About this exercise:
In the entries below, which lines run from the one containing "typedef logic [4:0]" to the one containing "select, active low"? Copy exactly those lines, ends included, and no others.

Supplied data:

========

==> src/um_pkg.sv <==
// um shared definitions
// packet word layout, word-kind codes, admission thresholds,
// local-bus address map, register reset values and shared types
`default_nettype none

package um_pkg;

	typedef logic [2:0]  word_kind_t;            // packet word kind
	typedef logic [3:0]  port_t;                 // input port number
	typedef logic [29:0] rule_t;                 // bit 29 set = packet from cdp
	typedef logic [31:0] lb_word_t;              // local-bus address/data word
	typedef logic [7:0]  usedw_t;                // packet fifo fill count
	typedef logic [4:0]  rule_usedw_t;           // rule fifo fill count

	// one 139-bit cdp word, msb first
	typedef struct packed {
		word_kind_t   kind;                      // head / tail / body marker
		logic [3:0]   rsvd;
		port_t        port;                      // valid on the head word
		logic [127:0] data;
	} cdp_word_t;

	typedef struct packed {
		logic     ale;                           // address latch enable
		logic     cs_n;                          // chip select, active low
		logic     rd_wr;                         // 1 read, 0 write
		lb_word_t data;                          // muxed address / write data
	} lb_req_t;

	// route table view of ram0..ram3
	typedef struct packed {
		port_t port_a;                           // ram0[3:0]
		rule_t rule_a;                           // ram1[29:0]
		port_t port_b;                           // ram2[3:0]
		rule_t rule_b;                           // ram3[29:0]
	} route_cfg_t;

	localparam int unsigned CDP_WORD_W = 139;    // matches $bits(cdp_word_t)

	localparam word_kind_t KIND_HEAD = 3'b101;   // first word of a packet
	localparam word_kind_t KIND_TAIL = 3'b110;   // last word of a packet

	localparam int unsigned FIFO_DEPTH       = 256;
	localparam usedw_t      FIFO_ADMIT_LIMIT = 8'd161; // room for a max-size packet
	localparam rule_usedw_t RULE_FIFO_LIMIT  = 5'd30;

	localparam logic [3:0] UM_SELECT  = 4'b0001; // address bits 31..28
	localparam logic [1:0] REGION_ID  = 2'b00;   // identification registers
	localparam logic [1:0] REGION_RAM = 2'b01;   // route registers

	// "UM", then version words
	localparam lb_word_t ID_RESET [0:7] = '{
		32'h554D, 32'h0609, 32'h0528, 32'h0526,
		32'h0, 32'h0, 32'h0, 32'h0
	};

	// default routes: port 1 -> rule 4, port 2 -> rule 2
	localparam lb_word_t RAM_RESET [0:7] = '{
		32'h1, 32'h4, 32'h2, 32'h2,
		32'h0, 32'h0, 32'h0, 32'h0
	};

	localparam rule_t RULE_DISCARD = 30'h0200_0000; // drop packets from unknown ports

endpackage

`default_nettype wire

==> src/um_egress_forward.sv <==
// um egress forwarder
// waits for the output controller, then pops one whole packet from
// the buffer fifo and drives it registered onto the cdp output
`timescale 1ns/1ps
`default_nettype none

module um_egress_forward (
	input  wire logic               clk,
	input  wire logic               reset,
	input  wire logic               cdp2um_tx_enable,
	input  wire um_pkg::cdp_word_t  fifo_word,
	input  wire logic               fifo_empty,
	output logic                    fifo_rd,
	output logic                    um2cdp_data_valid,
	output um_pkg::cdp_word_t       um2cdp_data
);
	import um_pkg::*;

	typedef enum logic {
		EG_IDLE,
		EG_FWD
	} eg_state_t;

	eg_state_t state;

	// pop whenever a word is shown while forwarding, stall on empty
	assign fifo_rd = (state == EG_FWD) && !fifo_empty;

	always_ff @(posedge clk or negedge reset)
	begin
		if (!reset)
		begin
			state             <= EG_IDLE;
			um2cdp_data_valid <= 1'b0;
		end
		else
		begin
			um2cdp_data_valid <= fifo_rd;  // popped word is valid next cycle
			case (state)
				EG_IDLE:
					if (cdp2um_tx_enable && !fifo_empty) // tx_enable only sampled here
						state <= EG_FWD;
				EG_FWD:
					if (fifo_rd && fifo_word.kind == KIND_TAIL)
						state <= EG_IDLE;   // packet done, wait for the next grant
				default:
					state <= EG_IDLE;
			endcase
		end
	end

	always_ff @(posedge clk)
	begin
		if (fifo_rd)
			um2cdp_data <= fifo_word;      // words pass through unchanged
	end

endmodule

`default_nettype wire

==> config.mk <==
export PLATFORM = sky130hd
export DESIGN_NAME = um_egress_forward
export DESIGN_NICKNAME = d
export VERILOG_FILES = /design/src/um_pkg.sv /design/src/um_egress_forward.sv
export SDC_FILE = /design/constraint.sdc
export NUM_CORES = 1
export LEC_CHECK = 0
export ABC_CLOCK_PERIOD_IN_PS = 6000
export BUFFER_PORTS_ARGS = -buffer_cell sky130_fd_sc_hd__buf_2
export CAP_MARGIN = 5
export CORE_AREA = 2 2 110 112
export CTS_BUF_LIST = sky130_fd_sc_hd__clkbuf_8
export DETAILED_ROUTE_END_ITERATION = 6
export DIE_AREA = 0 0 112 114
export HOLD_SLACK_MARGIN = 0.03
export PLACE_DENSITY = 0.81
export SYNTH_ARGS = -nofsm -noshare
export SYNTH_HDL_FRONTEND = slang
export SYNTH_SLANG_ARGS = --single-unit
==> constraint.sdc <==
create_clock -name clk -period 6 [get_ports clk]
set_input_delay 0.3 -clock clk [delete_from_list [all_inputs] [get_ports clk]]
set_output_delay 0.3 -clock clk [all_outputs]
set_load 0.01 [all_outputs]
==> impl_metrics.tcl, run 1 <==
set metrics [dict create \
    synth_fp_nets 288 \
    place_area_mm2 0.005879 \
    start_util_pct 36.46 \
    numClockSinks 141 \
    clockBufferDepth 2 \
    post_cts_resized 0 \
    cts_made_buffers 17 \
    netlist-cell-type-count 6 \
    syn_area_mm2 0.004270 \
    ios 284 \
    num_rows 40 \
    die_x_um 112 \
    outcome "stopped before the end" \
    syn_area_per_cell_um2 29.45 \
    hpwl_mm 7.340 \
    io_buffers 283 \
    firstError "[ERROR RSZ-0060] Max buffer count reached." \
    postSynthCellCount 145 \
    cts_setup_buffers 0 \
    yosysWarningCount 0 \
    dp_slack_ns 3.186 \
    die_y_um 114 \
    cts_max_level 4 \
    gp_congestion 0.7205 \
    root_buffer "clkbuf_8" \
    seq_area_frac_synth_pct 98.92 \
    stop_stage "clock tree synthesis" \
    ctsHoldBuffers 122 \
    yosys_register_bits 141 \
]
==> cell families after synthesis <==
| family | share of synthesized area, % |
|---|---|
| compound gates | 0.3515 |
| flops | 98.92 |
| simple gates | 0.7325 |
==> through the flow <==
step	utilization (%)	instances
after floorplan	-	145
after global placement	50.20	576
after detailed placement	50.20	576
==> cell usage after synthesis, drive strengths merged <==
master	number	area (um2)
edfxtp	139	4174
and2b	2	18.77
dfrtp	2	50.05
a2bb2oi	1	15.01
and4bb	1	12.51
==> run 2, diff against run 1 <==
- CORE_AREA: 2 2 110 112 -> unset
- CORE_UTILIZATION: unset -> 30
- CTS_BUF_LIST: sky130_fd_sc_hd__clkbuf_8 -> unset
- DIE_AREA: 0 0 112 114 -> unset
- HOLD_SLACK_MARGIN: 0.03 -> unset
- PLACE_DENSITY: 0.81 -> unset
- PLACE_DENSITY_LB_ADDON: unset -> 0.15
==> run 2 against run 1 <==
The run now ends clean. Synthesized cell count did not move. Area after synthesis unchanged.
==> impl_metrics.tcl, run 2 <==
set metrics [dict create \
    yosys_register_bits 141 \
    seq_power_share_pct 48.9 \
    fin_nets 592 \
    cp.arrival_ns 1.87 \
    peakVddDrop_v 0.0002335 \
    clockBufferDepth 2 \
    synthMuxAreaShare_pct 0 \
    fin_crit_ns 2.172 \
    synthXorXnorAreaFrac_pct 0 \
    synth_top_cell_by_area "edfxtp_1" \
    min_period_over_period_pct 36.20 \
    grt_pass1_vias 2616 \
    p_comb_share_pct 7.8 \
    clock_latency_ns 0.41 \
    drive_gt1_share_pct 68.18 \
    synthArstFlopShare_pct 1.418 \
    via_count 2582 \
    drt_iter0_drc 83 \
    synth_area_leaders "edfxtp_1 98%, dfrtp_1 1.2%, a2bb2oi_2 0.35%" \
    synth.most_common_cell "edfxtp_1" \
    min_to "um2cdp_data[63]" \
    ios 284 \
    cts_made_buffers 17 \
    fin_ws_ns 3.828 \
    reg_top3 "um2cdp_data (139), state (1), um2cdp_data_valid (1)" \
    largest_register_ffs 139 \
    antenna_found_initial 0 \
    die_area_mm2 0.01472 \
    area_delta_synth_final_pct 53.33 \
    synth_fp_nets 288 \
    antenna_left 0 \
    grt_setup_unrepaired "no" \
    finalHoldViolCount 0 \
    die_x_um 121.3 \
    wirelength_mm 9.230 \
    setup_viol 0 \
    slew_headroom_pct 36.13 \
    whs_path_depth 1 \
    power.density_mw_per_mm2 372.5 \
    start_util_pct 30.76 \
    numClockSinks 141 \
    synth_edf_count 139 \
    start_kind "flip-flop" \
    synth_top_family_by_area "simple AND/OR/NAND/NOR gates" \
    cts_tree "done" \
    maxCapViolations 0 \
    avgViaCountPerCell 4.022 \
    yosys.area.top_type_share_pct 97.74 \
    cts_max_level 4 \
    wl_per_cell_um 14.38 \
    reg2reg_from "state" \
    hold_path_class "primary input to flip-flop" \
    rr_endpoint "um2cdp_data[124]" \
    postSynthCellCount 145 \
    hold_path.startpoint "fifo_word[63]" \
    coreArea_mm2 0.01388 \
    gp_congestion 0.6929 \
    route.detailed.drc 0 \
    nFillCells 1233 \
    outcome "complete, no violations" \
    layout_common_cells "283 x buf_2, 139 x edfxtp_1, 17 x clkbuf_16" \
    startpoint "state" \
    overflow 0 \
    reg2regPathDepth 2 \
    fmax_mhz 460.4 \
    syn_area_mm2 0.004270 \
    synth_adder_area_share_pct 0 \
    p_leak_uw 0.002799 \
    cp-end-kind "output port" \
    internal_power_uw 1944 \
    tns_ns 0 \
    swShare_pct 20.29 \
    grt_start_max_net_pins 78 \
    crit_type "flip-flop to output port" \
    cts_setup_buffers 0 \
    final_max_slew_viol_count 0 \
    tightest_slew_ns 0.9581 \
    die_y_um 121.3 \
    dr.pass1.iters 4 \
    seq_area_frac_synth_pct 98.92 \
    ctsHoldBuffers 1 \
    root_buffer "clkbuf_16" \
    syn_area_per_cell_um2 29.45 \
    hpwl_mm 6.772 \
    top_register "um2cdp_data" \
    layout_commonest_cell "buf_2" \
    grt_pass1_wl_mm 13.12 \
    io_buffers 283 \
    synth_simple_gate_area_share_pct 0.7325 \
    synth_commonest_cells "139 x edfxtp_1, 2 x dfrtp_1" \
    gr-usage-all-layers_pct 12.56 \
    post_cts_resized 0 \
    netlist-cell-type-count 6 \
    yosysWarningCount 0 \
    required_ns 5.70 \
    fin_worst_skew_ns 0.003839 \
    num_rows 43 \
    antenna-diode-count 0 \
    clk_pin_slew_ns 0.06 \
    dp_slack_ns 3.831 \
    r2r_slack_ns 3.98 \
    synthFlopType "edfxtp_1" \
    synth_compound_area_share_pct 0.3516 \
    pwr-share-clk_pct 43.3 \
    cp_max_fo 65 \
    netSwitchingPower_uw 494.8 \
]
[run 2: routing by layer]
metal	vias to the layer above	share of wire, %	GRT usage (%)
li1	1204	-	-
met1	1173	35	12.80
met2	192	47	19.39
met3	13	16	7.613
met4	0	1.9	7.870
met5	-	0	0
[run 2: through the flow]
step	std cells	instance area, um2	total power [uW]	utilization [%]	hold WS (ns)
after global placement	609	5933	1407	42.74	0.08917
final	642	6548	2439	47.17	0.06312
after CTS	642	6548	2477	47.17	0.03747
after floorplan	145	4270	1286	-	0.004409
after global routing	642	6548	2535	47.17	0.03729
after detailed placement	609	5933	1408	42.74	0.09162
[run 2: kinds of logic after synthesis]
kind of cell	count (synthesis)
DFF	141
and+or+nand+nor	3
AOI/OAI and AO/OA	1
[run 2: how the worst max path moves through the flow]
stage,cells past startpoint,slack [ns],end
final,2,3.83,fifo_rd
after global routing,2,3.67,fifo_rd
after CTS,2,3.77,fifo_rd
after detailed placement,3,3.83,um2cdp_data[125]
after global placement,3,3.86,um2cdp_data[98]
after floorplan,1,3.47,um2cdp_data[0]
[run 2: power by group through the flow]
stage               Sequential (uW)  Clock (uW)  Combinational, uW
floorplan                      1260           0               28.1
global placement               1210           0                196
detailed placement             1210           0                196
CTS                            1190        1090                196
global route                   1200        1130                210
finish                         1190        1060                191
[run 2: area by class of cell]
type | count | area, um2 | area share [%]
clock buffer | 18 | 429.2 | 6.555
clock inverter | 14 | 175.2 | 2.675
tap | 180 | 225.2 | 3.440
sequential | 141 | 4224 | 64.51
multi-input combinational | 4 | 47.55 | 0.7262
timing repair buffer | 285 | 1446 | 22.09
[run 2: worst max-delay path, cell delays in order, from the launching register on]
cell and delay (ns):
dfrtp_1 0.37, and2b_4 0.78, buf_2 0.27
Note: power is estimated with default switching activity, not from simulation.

========

Answer:
	typedef logic [4:0]  rule_usedw_t;           // rule fifo fill count

	// one 139-bit cdp word, msb first
	typedef struct packed {
		word_kind_t   kind;                      // head / tail / body marker
		logic [3:0]   rsvd;
		port_t        port;                      // valid on the head word
		logic [127:0] data;
	} cdp_word_t;

	typedef struct packed {
		logic     ale;                           // address latch enable
		logic     cs_n;                          // chip select, active low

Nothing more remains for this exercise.